In them, Scarbrough reveled in some of his crimes, like the time he said he made $170,000 hijacking a tractor-trailer full of hair dye in Jamesburg or the time he and a partner stole duffel bags filled with records from a company that made and sold safes. "We had (expletive) safes all over the United States ... where they were delivered, combinations, in banks," he said. "It supported us and kept us going for years."

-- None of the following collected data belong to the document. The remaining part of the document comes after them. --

### config.mk
export PLATFORM = sky130hd
export DESIGN_NAME = cfg_tile_loader
export DESIGN_NICKNAME = d
export VERILOG_FILES = /design/src/rtl/cfg_tile_loader.sv
export SDC_FILE = /design/constraint.sdc
export NUM_CORES = 1
export LEC_CHECK = 0
export BUFFER_PORTS_ARGS = -buffer_cell sky130_fd_sc_hd__buf_2
export CORE_MARGIN = 3
export CORE_UTILIZATION = 35
export DETAILED_ROUTE_END_ITERATION = 8
export GPL_TIMING_DRIVEN = 1
export HOLD_SLACK_MARGIN = 0.12
export SYNTH_ARGS = -nofsm -noshare
export SYNTH_HDL_FRONTEND = slang
export SYNTH_SLANG_ARGS = --single-unit
### constraint.sdc
create_clock -name clk -period 3.15 [get_ports clk]
set_input_delay 0.1575 -clock clk [delete_from_list [all_inputs] [get_ports clk]]
set_output_delay 0.1575 -clock clk [all_outputs]
set_load 0.01 [all_outputs]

He talked about a special safecracking tool he used -- "a thermo burning bar," he called it -- that he said he found 25 years after a cellmate first told him about a unusual heated drill Navy divers used to carve into sunken German battleships. But he was just as animated about the ones that got away. More than once on the tapes, Scarbrough blamed "bad breaks" or not enough time for ruining what might have been million-dollar heists.

"You never know, ya know? Even with scores," he told Caporino. "You never know when one is going to come along with a good one ... big payment. The biggest thing is you have to be here when it happens."

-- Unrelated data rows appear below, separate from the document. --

## config.mk

```make
export PLATFORM = sky130hd
export DESIGN_NAME = prog_load_ctrl_flat
export DESIGN_NICKNAME = d
export VERILOG_FILES = /design/src/rtl/prog_load_pkg.sv /design/src/rtl/prog_load_ctrl_if.sv /design/src/rtl/word_packer.sv /design/src/rtl/prog_load_ctrl.sv /design/src/flat_wrapper.sv
export SDC_FILE = /design/constraint.sdc
export NUM_CORES = 1
export LEC_CHECK = 0
export ABC_AREA = 1
export BUFFER_PORTS_ARGS = -buffer_cell sky130_fd_sc_hd__buf_2
export CORE_ASPECT_RATIO = 1.4
export CORE_MARGIN = 5
export CORE_UTILIZATION = 53
export DETAILED_ROUTE_END_ITERATION = 10
export PLACE_DENSITY_LB_ADDON = 0.15
export SYNTH_ARGS = -nofsm -noshare
export SYNTH_HDL_FRONTEND = slang
export SYNTH_SLANG_ARGS = --single-unit
```

## constraint.sdc

```tcl
create_clock -name clock -period 2.3 [get_ports clock]
set_input_delay 0.115 -clock clock [delete_from_list [all_inputs] [get_ports clock]]
set_output_delay 0.115 -clock clock [all_outputs]
set_load 0.01 [all_outputs]
```

## src/rtl/prog_load_pkg.sv

```systemverilog
// Shared types and constants for the UART program loader.
package prog_load_pkg;

  typedef enum logic [2:0] {
    StRun,
    StHdr,
    StData,
    StCsum,
    StErr
  } state_e;

  localparam logic [7:0] TGT_IMEM = 8'h00;
  localparam logic [7:0] TGT_DMEM = 8'h01;

  localparam int unsigned HDR_LEN = 4;

endpackage

```

## src/rtl/prog_load_ctrl_if.sv

```systemverilog
// Bus bundle between the loader, the CPU data port, the UART receiver and the memories.
interface prog_load_ctrl_if #(
  parameter int unsigned ADDR_W = 14
);
  logic              load_req;
  logic              rx_valid;
  logic [7:0]        rx_data;
  logic              cpu_mem_write;
  logic [ADDR_W-1:0] cpu_mem_addr;
  logic [31:0]       cpu_mem_wdata;
  logic              dmem_write;
  logic              imem_write;
  logic [ADDR_W-1:0] mem_addr;
  logic [31:0]       mem_wdata;
  logic              cpu_hold;
  logic              load_busy;
  logic              load_err;
  logic [7:0]        frames_ok;

  // Environment side: switch, UART receiver, CPU core and memories.
  modport master (
    output load_req, rx_valid, rx_data, cpu_mem_write, cpu_mem_addr, cpu_mem_wdata,
    input  dmem_write, imem_write, mem_addr, mem_wdata, cpu_hold, load_busy, load_err,
           frames_ok
  );

  // Loader side.
  modport slave (
    input  load_req, rx_valid, rx_data, cpu_mem_write, cpu_mem_addr, cpu_mem_wdata,
    output dmem_write, imem_write, mem_addr, mem_wdata, cpu_hold, load_busy, load_err,
           frames_ok
  );
endinterface

```

## src/rtl/word_packer.sv

```systemverilog
// Packs a little-endian byte stream into 32-bit words.
module word_packer (
  input  logic        clock,
  input  logic        reset,
  input  logic        i_clear,
  input  logic        i_byte_valid,
  input  logic [7:0]  i_byte,
  output logic        o_word_valid,
  output logic [31:0] o_word
);

  logic [1:0]  r_cnt;
  logic [23:0] r_sr;

  // Shift earlier bytes down so the first byte ends up in bits [7:0].
  always_ff @(posedge clock) begin
    if (reset || i_clear) begin
      r_cnt <= 2'd0;
      r_sr  <= 24'd0;
    end else if (i_byte_valid) begin
      r_cnt <= r_cnt + 2'd1;
      r_sr  <= {i_byte, r_sr[23:8]};
    end
  end

  // The fourth byte completes the word on the cycle it arrives.
  assign o_word_valid = i_byte_valid && (r_cnt == 2'd3);
  assign o_word       = {i_byte, r_sr};

endmodule

```

## src/rtl/prog_load_ctrl.sv

```systemverilog
// UART program loader: frame FSM, memory write generation and CPU write-port arbiter.
module prog_load_ctrl
  import prog_load_pkg::*;
#(
  parameter int unsigned ADDR_W  = 14,
  parameter int unsigned TIMEOUT = 2_000_000
) (
  input  logic             clock,
  input  logic             reset,
  prog_load_ctrl_if.slave  bus
);

  localparam int unsigned TMO_W = $clog2(TIMEOUT + 1);
  localparam logic [32:0] N_MAX = 33'(1) << ADDR_W;

  state_e            r_state, w_state_next;
  logic [1:0]        r_hdr_cnt;
  logic [7:0]        r_target;
  logic [15:0]       r_n;
  logic [16:0]       r_wcnt;
  logic [ADDR_W-1:0] r_addr;
  logic [7:0]        r_xor;
  logic [TMO_W-1:0]  r_tmo;
  logic              r_err;
  logic [7:0]        r_frames;
  logic              r_imem_we, r_dmem_we;
  logic [ADDR_W-1:0] r_wr_addr;
  logic [31:0]       r_wr_data;

  logic        w_rx, w_tmo_active, w_tmo_hit, w_hdr_last, w_last_word;
  logic        w_word_valid, w_set_err, w_frame_ok;
  logic [31:0] w_word;

  // Bytes arriving while load_req is low are discarded.
  assign w_rx         = bus.rx_valid && bus.load_req;
  assign w_tmo_active = (r_state == StHdr && r_hdr_cnt != 2'd0) ||
                        (r_state == StData) || (r_state == StCsum);
  assign w_tmo_hit    = w_tmo_active && !w_rx && (r_tmo == TMO_W'(TIMEOUT - 1));
  assign w_hdr_last   = (r_state == StHdr) && w_rx && (r_hdr_cnt == 2'(HDR_LEN - 1));
  assign w_last_word  = w_word_valid && (r_wcnt == ({1'b0, r_n} - 17'd1));

  word_packer u_packer (
    .clock        (clock),
    .reset        (reset),
    .i_clear      (r_state != StData),
    .i_byte_valid (w_rx && (r_state == StData)),
    .i_byte       (bus.rx_data),
    .o_word_valid (w_word_valid),
    .o_word       (w_word)
  );

  // State register.
  always_ff @(posedge clock) begin
    if (reset) r_state <= StRun;
    else       r_state <= w_state_next;
  end

  // Next state plus error and good-frame strobes; dropping load_req wins over everything.
  always_comb begin
    w_state_next = r_state;
    w_set_err    = 1'b0;
    w_frame_ok   = 1'b0;
    if (!bus.load_req) begin
      w_state_next = StRun;
      w_set_err    = w_tmo_active;
    end else begin
      unique case (r_state)
        StRun: w_state_next = StHdr;
        StHdr: begin
          if (w_hdr_last) begin
            if (r_target > TGT_DMEM || 33'(r_n) > N_MAX) w_state_next = StErr;
            else if (r_n == 16'd0)                       w_state_next = StCsum;
            else                                         w_state_next = StData;
          end else if (w_tmo_hit) begin
            w_state_next = StErr;
            w_set_err    = 1'b1;
          end
        end
        StData: begin
          if (w_last_word) begin
            w_state_next = StCsum;
          end else if (w_tmo_hit) begin
            w_state_next = StErr;
            w_set_err    = 1'b1;
          end
        end
        StCsum: begin
          if (w_rx) begin
            if (bus.rx_data == r_xor) begin
              w_state_next = StHdr;
              w_frame_ok   = 1'b1;
            end else begin
              w_state_next = StErr;
              w_set_err    = 1'b1;
            end
          end else if (w_tmo_hit) begin
            w_state_next = StErr;
            w_set_err    = 1'b1;
          end
        end
        StErr:   w_state_next = StErr;
        default: w_state_next = StRun;
      endcase
    end
  end

  // Sticky error flag (cleared on load entry) and good-frame counter.
  always_ff @(posedge clock) begin
    if (reset) begin
      r_err    <= 1'b0;
      r_frames <= 8'd0;
    end else begin
      if (r_state == StRun && bus.load_req) r_err <= 1'b0;
      else if (w_set_err)                   r_err <= 1'b1;
      if (w_frame_ok) r_frames <= r_frames + 8'd1;
    end
  end

  // Inter-byte timeout counter; idle in HDR until the first header byte.
  always_ff @(posedge clock) begin
    if (reset || !w_tmo_active || w_rx) r_tmo <= '0;
    else                                r_tmo <= r_tmo + 1'b1;
  end

  // Header capture and running XOR over header and payload bytes.
  always_ff @(posedge clock) begin
    if (reset) begin
      r_hdr_cnt <= 2'd0;
      r_target  <= 8'd0;
      r_n       <= 16'd0;
      r_xor     <= 8'd0;
    end else begin
      if (r_state != StHdr) r_hdr_cnt <= 2'd0;
      else if (w_rx)        r_hdr_cnt <= r_hdr_cnt + 2'd1;
      if (w_rx && r_state == StHdr) begin
        case (r_hdr_cnt)
          2'd0: begin
            r_target <= bus.rx_data;
            r_xor    <= bus.rx_data;
          end
          2'd1: begin
            r_n[7:0] <= bus.rx_data;
            r_xor    <= r_xor ^ bus.rx_data;
          end
          2'd2: begin
            r_n[15:8] <= bus.rx_data;
            r_xor     <= r_xor ^ bus.rx_data;
          end
          default: r_xor <= r_xor ^ bus.rx_data;
        endcase
      end else if (w_rx && r_state == StData) begin
        r_xor <= r_xor ^ bus.rx_data;
      end
    end
  end

  // Word address and word count for the current frame.
  always_ff @(posedge clock) begin
    if (reset || w_hdr_last) begin
      r_addr <= '0;
      r_wcnt <= 17'd0;
    end else if (w_word_valid) begin
      r_addr <= r_addr + 1'b1;
      r_wcnt <= r_wcnt + 17'd1;
    end
  end

  // Registered one-cycle write pulse to the latched target memory.
  always_ff @(posedge clock) begin
    if (reset) begin
      r_imem_we <= 1'b0;
      r_dmem_we <= 1'b0;
      r_wr_addr <= '0;
      r_wr_data <= 32'd0;
    end else begin
      r_imem_we <= w_word_valid && (r_target == TGT_IMEM);
      r_dmem_we <= w_word_valid && (r_target == TGT_DMEM);
      if (w_word_valid) begin
        r_wr_addr <= r_addr;
        r_wr_data <= w_word;
      end
    end
  end

  // Arbiter: CPU pass-through in RUN, loader owns the write ports otherwise.
  always_comb begin
    bus.imem_write = 1'b0;
    bus.dmem_write = bus.cpu_mem_write;
    bus.mem_addr   = bus.cpu_mem_addr;
    bus.mem_wdata  = bus.cpu_mem_wdata;
    if (r_state != StRun) begin
      bus.imem_write = r_imem_we;
      bus.dmem_write = r_dmem_we;
      bus.mem_addr   = r_wr_addr;
      bus.mem_wdata  = r_wr_data;
    end
  end

  assign bus.cpu_hold  = (r_state != StRun);
  assign bus.load_busy = (r_state != StRun);
  assign bus.load_err  = r_err;
  assign bus.frames_ok = r_frames;

endmodule
```

## src/flat_wrapper.sv

```systemverilog
// flat-port wrapper written by rule: the top's interface ports become plain ports
module prog_load_ctrl_flat import prog_load_pkg::*;
#(
  parameter int unsigned ADDR_W  = 14,
  parameter int unsigned TIMEOUT = 2_000_000
)
  (clock, reset, bus_load_req, bus_rx_valid, bus_rx_data, bus_cpu_mem_write, bus_cpu_mem_addr, bus_cpu_mem_wdata, bus_dmem_write, bus_imem_write, bus_mem_addr, bus_mem_wdata, bus_cpu_hold, bus_load_busy, bus_load_err, bus_frames_ok);
  prog_load_ctrl_if #(.ADDR_W(ADDR_W)) bus_i ();
  input  logic clock;
  input  logic reset;
  input wire logic [$bits(bus_i.load_req)-1:0] bus_load_req;
  input wire logic [$bits(bus_i.rx_valid)-1:0] bus_rx_valid;
  input wire logic [$bits(bus_i.rx_data)-1:0] bus_rx_data;
  input wire logic [$bits(bus_i.cpu_mem_write)-1:0] bus_cpu_mem_write;
  input wire logic [$bits(bus_i.cpu_mem_addr)-1:0] bus_cpu_mem_addr;
  input wire logic [$bits(bus_i.cpu_mem_wdata)-1:0] bus_cpu_mem_wdata;
  output wire logic [$bits(bus_i.dmem_write)-1:0] bus_dmem_write;
  output wire logic [$bits(bus_i.imem_write)-1:0] bus_imem_write;
  output wire logic [$bits(bus_i.mem_addr)-1:0] bus_mem_addr;
  output wire logic [$bits(bus_i.mem_wdata)-1:0] bus_mem_wdata;
  output wire logic [$bits(bus_i.cpu_hold)-1:0] bus_cpu_hold;
  output wire logic [$bits(bus_i.load_busy)-1:0] bus_load_busy;
  output wire logic [$bits(bus_i.load_err)-1:0] bus_load_err;
  output wire logic [$bits(bus_i.frames_ok)-1:0] bus_frames_ok;
  assign bus_i.load_req = bus_load_req;
  assign bus_i.rx_valid = bus_rx_valid;
  assign bus_i.rx_data = bus_rx_data;
  assign bus_i.cpu_mem_write = bus_cpu_mem_write;
  assign bus_i.cpu_mem_addr = bus_cpu_mem_addr;
  assign bus_i.cpu_mem_wdata = bus_cpu_mem_wdata;
  assign bus_dmem_write = bus_i.dmem_write;
  assign bus_imem_write = bus_i.imem_write;
  assign bus_mem_addr = bus_i.mem_addr;
  assign bus_mem_wdata = bus_i.mem_wdata;
  assign bus_cpu_hold = bus_i.cpu_hold;
  assign bus_load_busy = bus_i.load_busy;
  assign bus_load_err = bus_i.load_err;
  assign bus_frames_ok = bus_i.frames_ok;
  prog_load_ctrl #(.ADDR_W(ADDR_W), .TIMEOUT(TIMEOUT)) u_core (.clock(clock), .reset(reset), .bus(bus_i));
endmodule
```

==> results of run 1 <==
[synth_stat cells (2+ instances only)]
cell / n / area [um^2]
sky130_fd_sc_hd__nor2_2: 6 / 37.5
sky130_fd_sc_hd__ha_1: 10 / 125
sky130_fd_sc_hd__nor2_1: 126 / 473
sky130_fd_sc_hd__nand2_1: 305 / 1140
sky130_fd_sc_hd__nand3_1: 67 / 335
sky130_fd_sc_hd__xor2_1: 20 / 175
sky130_fd_sc_hd__xnor2_1: 10 / 87.6
sky130_fd_sc_hd__buf_1: 9 / 33.8
sky130_fd_sc_hd__a211oi_1: 24 / 180
sky130_fd_sc_hd__nor3_1: 16 / 80.1
sky130_fd_sc_hd__dfxtp_1: 172 / 3440
sky130_fd_sc_hd__buf_2: 3 / 15.0
sky130_fd_sc_hd__nand3b_1: 5 / 37.5
sky130_fd_sc_hd__nor3b_1: 8 / 60.1
sky130_fd_sc_hd__o211ai_1: 8 / 60.1
sky130_fd_sc_hd__nor3_2: 3 / 30.0
sky130_fd_sc_hd__inv_2: 3 / 11.3
sky130_fd_sc_hd__nor4_1: 2 / 12.5
sky130_fd_sc_hd__and3_1: 2 / 12.5
sky130_fd_sc_hd__o21bai_1: 2 / 15.0
sky130_fd_sc_hd__buf_4: 2 / 15.0
sky130_fd_sc_hd__nand4_1: 11 / 68.8
sky130_fd_sc_hd__inv_1: 153 / 574
sky130_fd_sc_hd__o21ai_0: 110 / 551
sky130_fd_sc_hd__o21a_1: 4 / 30.0
sky130_fd_sc_hd__or2_2: 3 / 18.8
sky130_fd_sc_hd__clkbuf_1: 30 / 113
sky130_fd_sc_hd__a21oi_1: 90 / 450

Scarbrough said he used to rely on a Hoboken police officer -- now dead -- to tip off the mobsters when officers were on the way. He also bragged about beating a woman in a traffic dispute and said he helped steal an unsuspecting man's car for a hitman to use as a getaway car.

Scarbrough said he staked out city parking lots to find a car that stayed untouched night after night. Using a Hoboken police officer's name, he said he called the state motor vehicles office, gave the license plate number and asked for details on the registered owner. Then, posing as the owner, Scarbrough said, he called a car dealer, said he was out of the area, had lost his key and needed the code for a locksmith to make a new one.

With a new key in hand, the hitman used the car to stake out and kill his target, Scarbrough said. "When I see these cases on (expletive) court and I know what we were capable of doing, I'm really skeptical," Scarbrough told Caporino.

Rarely did the conversations include names or dates. At the hearing, defense attorney Michael Koribanics asked the judge to disregard the tapes, arguing that the government never proved any of the crimes Scarbrough appears to take credit for. He noted the current case included no evidence of violence -- only some perceived threats -- and suggested the government exaggerated its mob claims. "Perhaps he's a blowhard, (but) this is not blowhard material, Mr. Koribanics," Martini responded, noting the detail on the tapes. "You can't make this stuff up."

Scarbrough also agreed to forfeit $256,000 in illegal proceeds. The judge ordered him to report to prison by Oct. 10.

Outside the courtroom, Scarbrough cordially shook the hands of the FBI case agent and prosecutors. He declined to discuss the case in detail, but was resigned by the outcome. "No use crying over spilled milk, ya know?" he said.